Abstract

Local Ancestry Inference (LAI) is the high resolution prediction of ancestry (African, European, ...) across a DNA sequence. LAI is becoming increasingly important in DNA sequence analysis for the study of human ancestry and migrations. It is also necessary for polygenic risk scores research (prediction of traits and disease risk). Most current LAI models are built for specific species, set of ancestries and chromosomes, hence a new model needs to be trained from scratch for every slightly different setting. This creates a big barrier for research and industry to shift across different LAI scenarios. In this thesis we present SALAI-Net, the first statistical method for LAI with reference panel that can be used on any set of species and ancestries (species-agnostic).
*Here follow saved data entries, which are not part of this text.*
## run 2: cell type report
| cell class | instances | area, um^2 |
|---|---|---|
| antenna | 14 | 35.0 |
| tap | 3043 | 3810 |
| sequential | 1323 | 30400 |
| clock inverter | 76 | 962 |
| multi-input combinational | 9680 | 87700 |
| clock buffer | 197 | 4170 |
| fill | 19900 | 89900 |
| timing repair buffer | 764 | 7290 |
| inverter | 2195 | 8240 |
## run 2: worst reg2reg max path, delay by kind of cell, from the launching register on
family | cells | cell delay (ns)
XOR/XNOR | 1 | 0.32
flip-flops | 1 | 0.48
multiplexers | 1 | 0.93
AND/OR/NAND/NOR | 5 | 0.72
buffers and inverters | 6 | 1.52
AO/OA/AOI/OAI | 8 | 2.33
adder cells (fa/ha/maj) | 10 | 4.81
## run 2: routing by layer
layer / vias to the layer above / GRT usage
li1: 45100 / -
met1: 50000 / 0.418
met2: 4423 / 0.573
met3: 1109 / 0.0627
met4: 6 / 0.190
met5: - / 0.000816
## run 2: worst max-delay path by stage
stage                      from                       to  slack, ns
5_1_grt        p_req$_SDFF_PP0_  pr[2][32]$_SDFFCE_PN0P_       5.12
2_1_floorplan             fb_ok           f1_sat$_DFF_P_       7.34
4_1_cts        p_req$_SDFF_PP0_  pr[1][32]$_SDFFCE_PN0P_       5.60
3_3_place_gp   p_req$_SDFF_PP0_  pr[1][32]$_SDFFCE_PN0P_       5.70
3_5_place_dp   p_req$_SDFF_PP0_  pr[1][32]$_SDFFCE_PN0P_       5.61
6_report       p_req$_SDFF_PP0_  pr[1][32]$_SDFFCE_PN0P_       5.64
What follows belongs to an exercise in optimizing a design on an open flow for small area; a production flow would make more cautious choices. RTL that was checked went through simulation tests only; none was proved equivalent to the original.

==> flow/design.v (excerpt) <==
module scl_energy (
    input  wire        clk,
    input  wire        rst,               
    input  wire [31:0] cfg_up_thr,        
    input  wire [31:0] cfg_dn_thr,        
    input  wire [16:0] cfg_r_cable,       
    input  wire [8:0]  cfg_i_start,       
    input  wire        in_valid,
    output wire        in_ready,
    input  wire        in_tick,
    input  wire [31:0] in_v,
    input  wire [31:0] in_ih,
    input  wire [31:0] in_il,
    input  wire        in_ovr_v,
    input  wire        in_ovr_ih,
    input  wire        in_ovr_il,
    input  wire        in_lost_v,
    input  wire        in_lost_ih,
    input  wire        in_lost_il,
    output reg         out_valid,
    output wire [63:0] out_e_imp,
    output wire [63:0] out_e_exp,
    output wire [3:0]  out_flags,         
    output wire        out_dir,
    output wire        out_range_low,
    output wire        out_lock,
    output wire [15:0] out_range_sw
);
Size: about 1,200 cells after synthesis, roughly 270 flip-flops, about 350 I/O pins, ~11,000 µm² of cells after synthesis.
==> flow/config.mk <==
export PLATFORM = sky130hd
export DESIGN_NAME = scl_energy
export DESIGN_NICKNAME = scl_energy
export VERILOG_FILES = /design/flow/design.v
export SDC_FILE = /design/flow/constraint.sdc
export NUM_CORES = 4
export LEC_CHECK = 0
export ABC_AREA = 1
export CAP_MARGIN = 0
export CORE_MARGIN = 2
export CORE_UTILIZATION = 70
export SLEW_MARGIN = 0
==> flow/constraint.sdc <==
create_clock -name core_clock -period 20.0 [get_ports {clk}]
set_input_delay 4.0000 -clock core_clock [delete_from_list [all_inputs] [get_ports {clk}]]
set_output_delay 4.0000 -clock core_clock [all_outputs]
set_load 0.01 [all_outputs]
standard.sh (not shown) runs the stock make flow with config.mk's settings and CLKGATE_MAP_FILE= SYNTH_SCRIPT=/design/flow/synth_recipe.tcl, a recipe that flattens the netlist after the stock synthesis.
==> flow/flow/run.sh <==
#!/bin/bash
# The standard ORFS layout (standard.sh), with these changes passed to make:
#  - abc maps for area only (strash; dch; map -a; topo): a copy of ORFS's
#    scripts folder with abc_area.script replaced (SCRIPTS_DIR);
#  - one tie cell drives all constant outputs (SKIP_REPAIR_TIE_FANOUT);
#  - port buffers use the smallest buffer cell, sky130_fd_sc_hd__buf_1;
#  - clock tree synthesis uses clkbuf_4 in small clusters and no dummy loads.
# ORFS's whole output goes to standard.log here; its step logs stay in orfs/logs/.
set -euo pipefail
cp -r "$FLOW_HOME/scripts" scripts_area
cp flow/abc_area.script scripts_area/abc_area.script
export SKIP_REPAIR_TIE_FANOUT=1
export BUFFER_PORTS_ARGS="-buffer_cell sky130_fd_sc_hd__buf_1"
export CTS_ARGS="-sink_clustering_enable -repair_clock_nets -dont_use_dummy_load -buf_list sky130_fd_sc_hd__clkbuf_4 -sink_clustering_size 10 -sink_clustering_max_diameter 40"
sed "s|^make -C |make SCRIPTS_DIR=$PWD/scripts_area -C |" standard.sh > standard_area.sh
bash standard_area.sh > standard.log 2>&1
==> flow/flow/abc_area.script <==
strash
dch
map -a
topo
Next try:
--- a/flow/design.v
+++ b/flow/design.v
@@ -54,20 +54,20 @@
     reg         sgn, seen, nz;       
     reg         cs, seenc;           
     assign in_ready = (ph == 7'd98) && (smp || tk1);
     reg         pv;                  
     reg         gt_up, lt_dn;        
     reg         seenl;               
-    wire        pre     = !ph[5] && ph[6] && !smp;
+    wire        pre     = !ph[5] && ph[6] && (md == M_IDLE || tk2);
     wire        lk      = lock | in_lost_il;
     wire        to_high = range_low && (lk || in_ovr_il || gt_up);
     wire        low_a   = range_low && !to_high;
     wire        below   = !lk && lt_dn;
     wire        cnt_cond = !low_a && below;
-    wire        selL    = pre || (low_a && !in_lost_il);
-    wire        selH    = !pre && !low_a && !in_lost_ih;
+    wire        selL    = pre || (smp && low_a && !in_lost_il);
+    wire        selH    = smp && !low_a && !in_lost_ih;
     wire [31:0] i_par   = ({32{selL}} & in_il) | ({32{selH}} & in_ih);
     wire        gap     = in_lost_v || in_lost_ih;
     wire        ovr     = (in_ovr_v && !in_lost_v) || (in_ovr_ih && !in_lost_ih);
     wire [4:0]  idx     = ph[4:0] | {5{smp && (ph[6] | ph[5])}};
     wire        i_b     = i_par[idx];
     wire        v_b     = !in_lost_v && in_v[idx];
@@ -119,13 +119,13 @@
         end
     endgenerate
     wire        y_b   = s2[0];
     wire        xb    = tk1 ? ((ph <= 7'd54) ? !h_eff : !sgn) : ra[39];
     wire        fb    = xb ^ r1[0];
     wire        m1_y  = smp ? y_b : fb;
-    wire [31:0] m1_op = smp ? i_par : 32'd125;
+    wire [31:0] m1_op = i_par | {25'd0, {7{tk1 || tk2}} & 7'd125};
     wire [32:0] m1_x  = {r1[31], r1};
     wire [32:0] m1_p  = {33{m1_y}} & {m1_op[31], m1_op};
     wire [33:0] m1_k;
     wire [32:0] s1;
     assign m1_k[0] = 1'b0;
     generate
The new run completed without violations.
Count of clock-buffer cells in the layout climbs by 1.
Non-clock buffer count shrinks by 2.
Sequential share of layout area stays flat.
Register-to-register slack improved by 360 ps.
Area after synthesis stays flat.
Cell count stays the same.
For the second run of this note, only the layout was checked, not whether the RTL still works.

==> static timing again, ports no longer ideal <==
The flow's constraints put no driver on any port. The routed layouts listed below were extracted and timed again, unchanged, in two steps.
Step 1: set_driving_cell puts a clkbuf_16 on clk and a buf_2 on each other input, an assumption about the parent block.
Step 2 moves the port delays by t, midway between the first and last clock arrival at a register: inputs arrive t later, outputs are due t later. That takes back most of the time a late clock gives input paths.
Slacks: no drivers / after step 1 / after step 2; pairs: no drivers / after step 1.
| run | t (ns) | setup slack, ns | worst data-port slew with drivers (ns) |
|---|---|---|---|
| the first run | 0.636 | 0.593 / 0.564 / -0.072 | 0.09 |
| the second run | 0.623 | 0.611 / 0.611 / -0.012 | 0.06 |
With both steps, setup timing fails in the first run and the second run, where it was met with ideal ports. The setup slack of the first run, which loses most, moves by -0.029 ns with the drivers and by -0.665 ns with both steps.
This is an optimization exercise on Yosys and OpenROAD, whose aim is small area, not a production implementation. Function was checked by simulation only, so behaviour that the tests miss may differ from the original. Power is estimated from default activity; no workload was simulated.

==> run a <==
## agdel_dat_rx
module agdel_dat_rx (
    input  wire         clk,
    input  wire         rst,           
    input  wire [575:0] rx_data,       
    input  wire [71:0]  rx_check,      
    input  wire [1:0]   rx_frm0,       
    input  wire [1:0]   rx_frm1,       
    input  wire [8:0]   cnt_clr,       
    input  wire [3:0]   cnt_sel,       
    output reg          out_valid,     
    output reg          out_discard,   
    output reg          out_poison,    
    output reg          out_plane,     
    output reg          out_ce_frame,  
    output reg  [575:0] out_data,      
    output reg  [8:0]   out_ce,        
    output reg  [8:0]   out_uc,        
    output reg  [62:0]  out_ce_where,  
    output wire [15:0]  cnt_rd         
);
clock: 7.0 ns
lec_check: 0
cap_margin: 0
core_margin: 2
core_utilization: 30
slew_margin: 0
synth_hierarchical: 1
standard.sh (not shown) runs the stock make flow with config.mk's settings and CLKGATE_MAP_FILE= SYNTH_SCRIPT=/design/flow/synth_recipe.tcl, a recipe that flattens the netlist after the stock synthesis.
==> flow/flow/run.sh <==
#!/bin/bash
# Standard layout, except: the port buffers are the smallest buffer cell (buf_1) instead of
# the one buffer_ports picks by default, and clock tree synthesis uses small clock buffers
# without dummy loads. ORFS keeps each step's log under orfs/logs/; make's output goes to
# flow_make.log.
set -euo pipefail
export BUFFER_PORTS_ARGS="-buffer_cell sky130_fd_sc_hd__buf_1"
export CTS_ARGS="-sink_clustering_enable -repair_clock_nets -dont_use_dummy_load -buf_list {sky130_fd_sc_hd__clkbuf_4 sky130_fd_sc_hd__clkbuf_8}"
bash standard.sh > flow_make.log 2>&1
==> inputs of run b, as changes to run a <==
==> flow/run.sh (new file) <==
#!/bin/bash
# synth_recipe.tcl (not shown) runs the flow's synth.tcl, then flattens the netlist and writes it again
# the make line also repeats each setting of config.mk as NAME=value (left out here)
make -C /OpenROAD-flow-scripts/flow DESIGN_CONFIG=/design/flow/config.mk WORK_HOME=/design/flow/orfs CLKGATE_MAP_FILE= SYNTH_SCRIPT=/design/flow/synth_recipe.tcl finish
- CAP_MARGIN: 0 -> 20
- SLEW_MARGIN: 0 -> 20
removed: flow/flow/run.sh
removed: flow/standard.sh
==> comparison <==
Wire length: run b is larger than run a (about 4%).
In run a the first-iteration DRC count is higher than in run b, by 7.0%.
Total power: run b is higher than run a (about 11%).
In run a the setup slack is better than in run b, by 0.16 ns.
In run a the maximum frequency is larger than in run b, by about 2.6%.
In run b the core utilization is higher than in run a, by 7.0 points.
In die area, run a and run b do not differ.
Clock skew: run a is higher than run b (0.058 ns).
In via count, run b and run a hardly differ.
==> figures <==
| item | run b | run a |
|---|---|---|
| Worst path arrival time | 7.07 ns | 7.03 ns |
| Final Total Pwr | 32600 uW | 29200 uW |
| TritonCTS buffer count | 96 | 152 |
| Run status | no timing/DRC/antenna violations | no timing/DRC/antenna violations |
| Leakage power figure | 0.0279 uW | 0.0231 uW |
| Met3 Wirelength | 17.8 mm | 18.2 mm |
| Fraction of power spent switching nets | 51.2% | 55.4% |
| Highest net fanout along the worst path | 4 | 5 |
| Met2 wire length | 121 mm | 115 mm |
| Antenna diode instance count | 41 | 49 |
| Fillers | 15.0k | 16.1k |
| Last element of the critical path | count[6].value[10] | count[7].value[10] |
| Crit Reg-Reg Endpoint | count[5].value[10] | count[4].value[10] |
| Internal power | 15900 uW | 13000 uW |
| Pin count of the biggest net entering global routing | 20 | 17 |
| Number of clock buffer instances in the layout | 125 | 152 |
| Psw | 16700 uW | 16200 uW |
| Relative slew slack | 25.9% | 20.6% |
| M1 wire length | 94.3 mm | 89.9 mm |
| Share of power burned in the clock network | 16.1% | 13.1% |

========
==> job 7057: inputs <==
Another version of the RTL of agdel_dat_rx (not shown whole).
clock: 7.0 ns
lec_check: 0
cap_margin: 0
core_margin: 2
core_utilization: 45
slew_margin: 0
synth_hierarchical: 1
==> flow/flow/run.sh <==
#!/bin/bash
# Standard layout, except: the port buffers are the smallest buffer cell (buf_1) instead of
# the one buffer_ports picks by default; pins may sit one routing track apart, so the die can
# be smaller; and clock tree synthesis uses small clock buffers without dummy loads.
# ORFS keeps each step's log under orfs/logs/; make's output goes to flow_make.log.
set -euo pipefail
export BUFFER_PORTS_ARGS="-buffer_cell sky130_fd_sc_hd__buf_1"
export PLACE_PINS_ARGS="-min_distance 1 -min_distance_in_tracks"
export CTS_ARGS="-sink_clustering_enable -repair_clock_nets -dont_use_dummy_load -sink_clustering_size 20 -buf_list {sky130_fd_sc_hd__clkbuf_2 sky130_fd_sc_hd__clkbuf_4}"
bash standard.sh > flow_make.log 2>&1
==> job 3177 (differences from job 7057) <==
==> flow/flow/run.sh (replaced) <==
#!/bin/bash
# Standard layout, except: the port buffers are the smallest buffer cell (buf_1) instead of
# the one buffer_ports picks by default, and clock tree synthesis uses small clock buffers
# (clkbuf_2, clkbuf_4) without dummy loads. ORFS keeps each step's log under orfs/logs/;
# make's output goes to flow_make.log.
set -euo pipefail
export BUFFER_PORTS_ARGS="-buffer_cell sky130_fd_sc_hd__buf_1"
export CTS_ARGS="-sink_clustering_enable -repair_clock_nets -dont_use_dummy_load -sink_clustering_size 20 -buf_list {sky130_fd_sc_hd__clkbuf_2 sky130_fd_sc_hd__clkbuf_4}"
bash standard.sh > flow_make.log 2>&1
- CORE_UTILIZATION: 45 -> 30
- GPL_TIMING_DRIVEN: unset -> 0
- SETUP_SLACK_MARGIN: unset -> 0.1
==> job 3187 (differences from job 7057) <==
==> flow/flow/run.sh (replaced) <==
#!/bin/bash
# Standard layout, except: the port buffers are the smallest buffer cell (buf_1) instead of
# the one buffer_ports picks by default, and clock tree synthesis uses small clock buffers
# (clkbuf_2, clkbuf_4) without dummy loads. ORFS keeps each step's log under orfs/logs/;
# make's output goes to flow_make.log.
set -euo pipefail
export BUFFER_PORTS_ARGS="-buffer_cell sky130_fd_sc_hd__buf_1"
export CTS_ARGS="-sink_clustering_enable -repair_clock_nets -dont_use_dummy_load -sink_clustering_size 20 -buf_list {sky130_fd_sc_hd__clkbuf_2 sky130_fd_sc_hd__clkbuf_4}"
bash standard.sh > flow_make.log 2>&1
- CORE_UTILIZATION: 45 -> 30
- GPL_TIMING_DRIVEN: unset -> 0
- SETUP_SLACK_MARGIN: unset -> 0.3
==> summary.txt <==
Between job 3177 and job 3187, the lower first-iteration DRC count is in job 3187 (gap about 0.6%, measured against job 3187). Job 3177 went through all stages and came out clean. Job 3187 went through all stages and came out clean. Job 7057 aborted during global routing (GRT-0116). Sequential power is about the same in job 3177 and job 3187. Die area is the same in job 3177 and job 3187. Against job 3187, the via count of job 3177 is higher by 1.1%. Register-to-register slack: job 3187 is better than job 3177 (0.08 ns). Sequential cell count is the same in job 3177 and job 3187.

what the ideal ports hide:
No port has a modelled driver above. Below, the same layouts with a new extraction and two added sets of constraints.
Step 1: set_driving_cell puts a clkbuf_16 on clk and a buf_2 on each other input, an assumption about the parent block.
Step 2, shift: input delay + t, output delay - t, t = (earliest + latest rising clock arrival at the registers) / 2. This alone moves slack from input paths to output paths.
a / b / c = ideal ports / drivers / drivers and shift; a / b = the first two.
| run | t (ns) | setup slack, ns | worst setup path at the end | latest minus earliest clock arrival (ns) | pins driven straight from the clock port |
|---|---|---|---|---|---|
| run a | 0.948 | 0.723 / 0.776 / -0.172 | input to register | 0.122 / 0.122 | 1 |
| run b | 0.793 | 0.562 / 0.622 / -0.172 | input to register | 0.039 / 0.039 | 1 |
| job 3177 | 1.270 | 0.364 / 0.215 / -1.055 | input to register | 0.228 / 0.228 | 1 |
| job 3187 | 1.216 | 0.415 / 0.300 / -0.917 | input to register | 0.201 / 0.201 | 1 |
With both steps, setup timing fails in every run listed, where it was met with ideal ports. The setup slack of job 3177, which loses most, moves by -0.149 ns with the drivers and by -1.419 ns with both steps.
Loter is the state of the art in species-agnostic models with reference panel, and is based on a dynamic programming algorithm. However, it is slow and does not perform very well in small reference panel settings. Our model is based on a novel hand-engineered template matching block followed by a convolutional smoothing filter optimized to minimize cross-entropy loss on a training dataset. The right choice of DNA sequence encoding, similarity features and architecture is what makes our model able to generalize well to unseen ancestries, species, and different chromosomes. We benchmark our models on whole genome data of humans and we test the ability to generalize to dog species when trained on human data. Our models outperform the state-of-the-art method by a big margin in terms of accuracy, testing in different settings and datasets. Moreover, it is up to two orders of magnitude faster. Our model also shows close to no generalization gap when switching between species.